In an ideal world, Ireland would have arrived at Sunday's game against Georgia on the back of a successful end to the Six Nations and a positive start to the Autumn Nations Cup.
In reality, however, Andy Farrell's side find themselves in a tricky position in that last weekend's defeat in Twickenham threw up the same kind of deficiencies that were evident in Paris.
Welcoming Georgia to Dublin was always going to provide Andy Farrell with a chance to dig into his depth chart and, while the Ireland head coach must be mindful of doing so, he cannot ignore the lack of cohesion and the obvious systemic problems.
From the malfunctioning lineout and poor kicking strategy, to the muddled use of possession, there are issues to be addressed immediately. When Farrell sits down to pick his team, he will recognise the importance of striking the right balance between addressing past mistakes and building for the future.
It's clear that, for now, Jacob Stockdale is Farrell's preferred full-back, so it would be surprising if he doesn't return to the 15 jersey this weekend.

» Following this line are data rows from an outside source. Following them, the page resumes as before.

`src/logic/decode_pkg.sv`:
```
`default_nettype none

package decode_pkg;

    localparam int ISA_WIDTH           = 32;    // machine word
    localparam int ADDRESS_WIDTH       = 26;    // j and jal target field
    localparam int REG_FILE_ADDR_WIDTH = 5;     // 32 general registers
    localparam int SHIFT_AMOUNT_WIDTH  = 5;     // shamt field
    localparam int IMMEDIATE_WIDTH     = 16;    // i type immediate field
    localparam int OPCODE_WIDTH        = 6;
    localparam int FUNCT_WIDTH         = 6;
    localparam int ALU_OP_WIDTH        = 4;

    typedef logic [ISA_WIDTH-1:0]           isa_word_t;     // instruction, pc or operand
    typedef logic [REG_FILE_ADDR_WIDTH-1:0] reg_idx_t;
    typedef logic [SHIFT_AMOUNT_WIDTH-1:0]  shift_amt_t;
    typedef logic [OPCODE_WIDTH-1:0]        opcode_t;
    typedef logic [FUNCT_WIDTH-1:0]         funct_t;
    typedef logic [ALU_OP_WIDTH-1:0]        alu_op_t;

    // alu operation codes seen by execute
    localparam alu_op_t ALU_ADD = 4'd0;
    localparam alu_op_t ALU_SUB = 4'd1;     // also used for branch compare
    localparam alu_op_t ALU_AND = 4'd2;
    localparam alu_op_t ALU_OR  = 4'd3;
    localparam alu_op_t ALU_SLT = 4'd4;
    localparam alu_op_t ALU_SLL = 4'd5;
    localparam alu_op_t ALU_SRL = 4'd6;
    localparam alu_op_t ALU_NOP = 4'd15;    // bubble and unknown encodings

    localparam opcode_t OP_RTYPE = 6'h00;   // funct selects the operation
    localparam opcode_t OP_J     = 6'h02;
    localparam opcode_t OP_JAL   = 6'h03;
    localparam opcode_t OP_BEQ   = 6'h04;   // bit 0 clear, taken on equal
    localparam opcode_t OP_BNE   = 6'h05;   // bit 0 set, taken on not equal
    localparam opcode_t OP_ADDI  = 6'h08;
    localparam opcode_t OP_SLTI  = 6'h0a;
    localparam opcode_t OP_ANDI  = 6'h0c;   // 0011xx marks logical immediates
    localparam opcode_t OP_ORI   = 6'h0d;

    localparam funct_t FN_SLL = 6'h00;
    localparam funct_t FN_SRL = 6'h02;
    localparam funct_t FN_JR  = 6'h08;
    localparam funct_t FN_ADD = 6'h20;
    localparam funct_t FN_SUB = 6'h22;
    localparam funct_t FN_AND = 6'h24;
    localparam funct_t FN_OR  = 6'h25;
    localparam funct_t FN_SLT = 6'h2a;

    localparam reg_idx_t JAL_REG_IDX = 5'd31;   // link register written by jal

endpackage

`default_nettype wire

```
`src/logic/control_unit.sv`:
```
`timescale 1ns/100ps
`default_nettype none

module control_unit import decode_pkg::*; (
    input  isa_word_t id_instruction,       // current instruction from fetch
    output logic      i_type_instruction,   // addi, slti, andi, ori
    output logic      r_type_instruction,   // alu r type including shifts
    output logic      j_instruction,
    output logic      jr_instruction,
    output logic      jal_instruction,
    output logic      branch_instruction,   // beq or bne
    output logic      shift_instruction,    // sll or srl, rides with r type
    output alu_op_t   alu_op,
    output logic      reg_write_intent      // destination write wanted
);

    opcode_t opcode;
    funct_t  funct;

    assign opcode = id_instruction[ISA_WIDTH-1 -: OPCODE_WIDTH];
    assign funct  = id_instruction[FUNCT_WIDTH-1:0];

    always_comb begin
        i_type_instruction = 1'b0;     // unknown encodings leave all strobes low
        r_type_instruction = 1'b0;
        j_instruction      = 1'b0;
        jr_instruction     = 1'b0;
        jal_instruction    = 1'b0;
        branch_instruction = 1'b0;
        shift_instruction  = 1'b0;
        alu_op             = ALU_NOP;
        reg_write_intent   = 1'b0;
        case (opcode)
            OP_RTYPE: begin
                case (funct)
                    FN_ADD:  alu_op = ALU_ADD;
                    FN_SUB:  alu_op = ALU_SUB;
                    FN_AND:  alu_op = ALU_AND;
                    FN_OR:   alu_op = ALU_OR;
                    FN_SLT:  alu_op = ALU_SLT;
                    FN_SLL:  alu_op = ALU_SLL;
                    FN_SRL:  alu_op = ALU_SRL;
                    default: alu_op = ALU_NOP;     // jr and undefined functs
                endcase
                jr_instruction     = (funct == FN_JR);     // jr is its own class
                r_type_instruction = (alu_op != ALU_NOP);
                shift_instruction  = (funct == FN_SLL) || (funct == FN_SRL);
                reg_write_intent   = r_type_instruction;
            end
            OP_ADDI, OP_SLTI, OP_ANDI, OP_ORI: begin
                i_type_instruction = 1'b1;
                reg_write_intent   = 1'b1;     // result lands in rt
                case (opcode)
                    OP_SLTI: alu_op = ALU_SLT;
                    OP_ANDI: alu_op = ALU_AND;
                    OP_ORI:  alu_op = ALU_OR;
                    default: alu_op = ALU_ADD;
                endcase
            end
            OP_BEQ, OP_BNE: begin
                branch_instruction = 1'b1;
                alu_op             = ALU_SUB;  // compare only, no write
            end
            OP_J: begin
                j_instruction = 1'b1;
            end
            OP_JAL: begin
                jal_instruction  = 1'b1;
                alu_op           = ALU_ADD;    // pc + 4 into the link register
                reg_write_intent = 1'b1;
            end
            default: ;
        endcase
    end

    // downstream muxes rely on the classes never overlapping
    always_comb begin
        assert ($onehot0({i_type_instruction, r_type_instruction, branch_instruction,
                          j_instruction, jal_instruction, jr_instruction}))
            else $error("control_unit: more than one instruction class active");
    end

endmodule

`default_nettype wire

```
`src/logic/branch_resolver.sv`:
```
`timescale 1ns/100ps
`default_nettype none

module branch_resolver import decode_pkg::*; (
    input  isa_word_t id_instruction,          // current instruction
    input  isa_word_t id_reg_1,                // rs value from the register file
    input  isa_word_t id_reg_2,                // rt value from the register file
    output isa_word_t id_sign_extend_result,   // extended 16 bit immediate
    output logic      condition_satisfied      // branch condition holds
);

    opcode_t                    opcode;
    logic [IMMEDIATE_WIDTH-1:0] immediate;
    logic                       logical_imm;
    logic                       regs_equal;

    assign opcode    = id_instruction[ISA_WIDTH-1 -: OPCODE_WIDTH];
    assign immediate = id_instruction[IMMEDIATE_WIDTH-1:0];

    // andi and ori both start with 0011, everything else is signed
    assign logical_imm = (opcode[OPCODE_WIDTH-1 -: 4] == 4'b0011);

    always_comb begin
        if (logical_imm) begin
            id_sign_extend_result = {{(ISA_WIDTH-IMMEDIATE_WIDTH){1'b0}}, immediate};
        end else begin
            id_sign_extend_result = {{(ISA_WIDTH-IMMEDIATE_WIDTH){immediate[IMMEDIATE_WIDTH-1]}},
                                     immediate};
        end
    end

    assign regs_equal = (id_reg_1 == id_reg_2);   // full word compare

    // opcode bit 0 flips the sense, beq on equal and bne on not equal
    assign condition_satisfied = regs_equal ^ opcode[0];

endmodule

`default_nettype wire

```
`src/logic/signal_mux.sv`:
```
`timescale 1ns/100ps
`default_nettype none

module signal_mux import decode_pkg::*; (
    input  logic       clk,                      // only for the redirect check
    input  logic       rst_n,
    input  logic       i_type_instruction,       // class strobes from control_unit
    input  logic       r_type_instruction,
    input  logic       j_instruction,
    input  logic       jr_instruction,
    input  logic       jal_instruction,
    input  logic       branch_instruction,
    input  logic       shift_instruction,
    input  logic       condition_satisfied,      // from branch_resolver
    input  logic       id_no_op,                 // gap in the instruction stream
    output logic       pc_offset,                // taken branch, fetch adds offset
    output logic       pc_overload,              // jump, fetch loads a new pc
    input  isa_word_t  id_reg_1,                 // rs value
    input  isa_word_t  id_pc,
    input  shift_amt_t shift_amount,             // shamt field
    output isa_word_t  mux_operand_1,            // first alu operand
    input  isa_word_t  id_reg_2,                 // rt value
    input  isa_word_t  id_sign_extend_result,    // extended immediate
    output isa_word_t  mux_operand_2,            // second alu operand
    input  isa_word_t  id_instruction,           // source of the jump target
    output isa_word_t  pc_overload_value,
    input  reg_idx_t   id_reg_1_idx,             // rs field
    input  reg_idx_t   id_reg_2_idx,             // rt field
    input  reg_idx_t   id_reg_dest_idx,          // rd field
    output reg_idx_t   mux_reg_1_idx,
    output reg_idx_t   mux_reg_2_idx,
    output reg_idx_t   mux_reg_dest_idx,
    output logic       reg_1_valid,              // rs really read, for hazard logic
    output logic       reg_2_valid               // rt really read
);

    logic j_type_normal;   // j or jal, target taken from the instruction

    assign j_type_normal = j_instruction || jal_instruction;

    assign reg_1_valid = !(j_type_normal || shift_instruction);
    assign reg_2_valid = r_type_instruction || branch_instruction;

    assign pc_offset   = condition_satisfied && branch_instruction && !id_no_op;
    assign pc_overload = (j_type_normal || jr_instruction) && !id_no_op;

    // pseudo-direct target keeps the pc's upper four bits
    assign pc_overload_value = j_type_normal ?
                               {id_pc[ISA_WIDTH-1:ADDRESS_WIDTH+2],
                                id_instruction[ADDRESS_WIDTH-1:0],
                                2'b00} :
                               id_reg_1;   // jr jumps to rs

    assign mux_operand_1 = jal_instruction    ? id_pc                     :
                           shift_instruction  ? isa_word_t'(shift_amount) : id_reg_1;
    assign mux_operand_2 = i_type_instruction ? id_sign_extend_result     :
                           jal_instruction    ? isa_word_t'(4)            : id_reg_2;

    assign mux_reg_1_idx = reg_1_valid ? id_reg_1_idx : '0;   // index 0 never hazards
    assign mux_reg_2_idx = reg_2_valid ? id_reg_2_idx : '0;

    always_comb begin
        case ({i_type_instruction, branch_instruction || jr_instruction, jal_instruction})
            3'b100:  mux_reg_dest_idx = id_reg_2_idx;      // i type writes rt
            3'b010:  mux_reg_dest_idx = '0;                // branch and jr write nothing
            3'b001:  mux_reg_dest_idx = JAL_REG_IDX;
            default: mux_reg_dest_idx = id_reg_dest_idx;   // r type writes rd
        endcase
    end

    // fetch takes only one redirect per cycle
    assert property (@(posedge clk) disable iff (!rst_n) !(pc_offset && pc_overload))
        else $error("signal_mux: branch and jump redirect in the same cycle");

endmodule

`default_nettype wire

```
`src/logic/id_ex_reg.sv`:
```
`timescale 1ns/100ps
`default_nettype none

module id_ex_reg import decode_pkg::*; (
    input  logic      clk,
    input  logic      rst_n,
    input  logic      id_no_op,            // gap from fetch
    input  logic      instruction_active,  // some class strobe is high
    input  logic      reg_write_intent,
    input  alu_op_t   alu_op,
    input  isa_word_t mux_operand_1,
    input  isa_word_t mux_operand_2,
    input  reg_idx_t  mux_reg_1_idx,
    input  reg_idx_t  mux_reg_2_idx,
    input  reg_idx_t  mux_reg_dest_idx,
    output logic      ex_valid,            // execute holds a real instruction
    output logic      ex_reg_write,
    output alu_op_t   ex_alu_op,
    output isa_word_t ex_operand_1,
    output isa_word_t ex_operand_2,
    output reg_idx_t  ex_reg_1_idx,
    output reg_idx_t  ex_reg_2_idx,
    output reg_idx_t  ex_reg_dest_idx
);

    logic bubble;
    logic write_enable;

    assign bubble       = id_no_op || !instruction_active;
    assign write_enable = reg_write_intent && (mux_reg_dest_idx != '0);   // $0 stays zero

    always_ff @(posedge clk) begin
        if (!rst_n) begin
            ex_valid        <= 1'b0;
            ex_reg_write    <= 1'b0;
            ex_alu_op       <= '0;
            ex_operand_1    <= '0;
            ex_operand_2    <= '0;
            ex_reg_1_idx    <= '0;
            ex_reg_2_idx    <= '0;
            ex_reg_dest_idx <= '0;
        end else begin
            ex_valid        <= !bubble;
            ex_reg_write    <= !bubble && write_enable;
            ex_alu_op       <= bubble ? ALU_NOP : alu_op;   // bubble does nothing in execute
            ex_operand_1    <= mux_operand_1;
            ex_operand_2    <= mux_operand_2;
            ex_reg_1_idx    <= mux_reg_1_idx;
            ex_reg_2_idx    <= mux_reg_2_idx;
            ex_reg_dest_idx <= mux_reg_dest_idx;
        end
    end

    assert property (@(posedge clk) disable iff (!rst_n) ex_reg_write |-> ex_valid)
        else $error("id_ex_reg: register write from a bubble");

endmodule

`default_nettype wire

```
`src/logic/decode_stage.sv`:
```
`timescale 1ns/100ps
`default_nettype none

module decode_stage import decode_pkg::*; (
    input  logic      clk,
    input  logic      rst_n,
    input  isa_word_t id_instruction,     // from fetch
    input  isa_word_t id_pc,
    input  logic      id_no_op,           // fetch gap
    input  isa_word_t id_reg_1,           // register file read ports
    input  isa_word_t id_reg_2,
    output logic      pc_offset,          // same-cycle redirects to fetch
    output logic      pc_overload,
    output isa_word_t pc_offset_value,
    output isa_word_t pc_overload_value,
    output logic      reg_1_valid,        // to hazard logic
    output logic      reg_2_valid,
    output logic      ex_valid,           // registered execute-stage bundle
    output logic      ex_reg_write,
    output alu_op_t   ex_alu_op,
    output isa_word_t ex_operand_1,
    output isa_word_t ex_operand_2,
    output reg_idx_t  ex_reg_1_idx,
    output reg_idx_t  ex_reg_2_idx,
    output reg_idx_t  ex_reg_dest_idx
);

    logic       i_type_instruction;
    logic       r_type_instruction;
    logic       j_instruction;
    logic       jr_instruction;
    logic       jal_instruction;
    logic       branch_instruction;
    logic       shift_instruction;
    logic       instruction_active;
    logic       reg_write_intent;
    logic       condition_satisfied;
    alu_op_t    alu_op;
    isa_word_t  id_sign_extend_result;
    isa_word_t  mux_operand_1;
    isa_word_t  mux_operand_2;
    shift_amt_t shift_amount;
    reg_idx_t   id_reg_1_idx;
    reg_idx_t   id_reg_2_idx;
    reg_idx_t   id_reg_dest_idx;
    reg_idx_t   mux_reg_1_idx;
    reg_idx_t   mux_reg_2_idx;
    reg_idx_t   mux_reg_dest_idx;

    assign id_reg_1_idx    = id_instruction[25:21];   // rs
    assign id_reg_2_idx    = id_instruction[20:16];   // rt
    assign id_reg_dest_idx = id_instruction[15:11];   // rd
    assign shift_amount    = id_instruction[10:6];

    assign instruction_active = i_type_instruction || r_type_instruction || j_instruction ||
                                jr_instruction || jal_instruction || branch_instruction ||
                                shift_instruction;

    // branch displacement comes straight from the extender, operand 2 carries rt
    assign pc_offset_value = id_sign_extend_result;

    // every net above carries the same name as the ports it joins
    control_unit    u_control_unit    (.*);
    branch_resolver u_branch_resolver (.*);
    signal_mux      u_signal_mux      (.*);
    id_ex_reg       u_id_ex_reg       (.*);

endmodule

`default_nettype wire

```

The more game-time James Lowe gets at this level the better, while Keith Earls was a rare bright spark in the defeat to England. Shane Daly has had to stay patient for his debut and, having overcome a recent knock, the Munster man must be close to earning his shot.
Stuart McCloskey can't be far away from a start, but he doesn't exactly offer the kind of play-making option that Ireland are crying out for.
It would be a big ask for Ciarán Frawley to make the step up from the weekly Guinness PRO14 turkey shoot, but the versatile Leinster back fits the mould.
Pairing the uncapped 22-year-old with Chris Farrell would ensure that Ireland also have a power option.
The fact that Johnny Sexton was on waterboy duty at Twickenham suggested his hamstring is on the mend. However, there is little to be gained by putting him in against Georgia.
After his impressive cameo off the bench, Billy Burns has earned his first Test start, and playing alongside the experienced Conor Murray would give him the best chance to impress.
Harry Byrne and Craig Casey have spent time in camp. Now is an ideal time to ease the impressive 21-year-old pair into international rugby.
This is the biggest area of concern.
Ed Byrne picked up an injury late last week, which meant Finlay Bealham had to cover loosehead rather than his more natural tighthead position. That responsibility was left to John Ryan, who suffered a knock during the warm-up and couldn't come on.
Much will depend on the pair's fitness, as Cian Healy and Andrew Porter may be sprung into action again, while Eric O'Sullivan (24) has been going well with Ulster. Despite his difficult afternoon in London, Ronan Kelleher needs more game-time to solidify the lineout.
Farrell hasn't started his first-choice locks in any of the four games since the return of international rugby and, after the most recent lineout horror show, it would be a surprise if James Ryan and Iain Henderson aren't in situ for the Georgia clash.
The return of Ryan Baird (21) is timely and the uncapped Leinster lock is another young player who looks ready to make the jump.
Last weekend's back-row did not look balanced, especially up against such a well-rounded English trio.
Caelan Doris offered another reminder of why he is likely to be the next long-term No.8, but the switch to blindside didn't help CJ Stander, who had one of his quieter games.
However, he remains an important cog, and if Doris is going to continue at eight, it is worth Stander getting another run at six in order to develop a better understanding with Doris.
The absence of Rhys Ruddock continues to raise eyebrows, especially considering Jack Conan's injury freed up a space in the back-row.
Ireland's lack of a natural openside backfired at Twickenham. Josh van der Flier and Will Connors will battle it out for the seven jersey, with the latter ahead in the pecking order. The return of Dan Leavy can't come soon enough, but next year's Six Nations is perhaps a more realistic target.
Given how quickly that will come around, Farrell is under pressure to have nailed down his strongest XV, as well as developing the game-plan, by the time Ireland begin their campaign in Cardiff on February 7.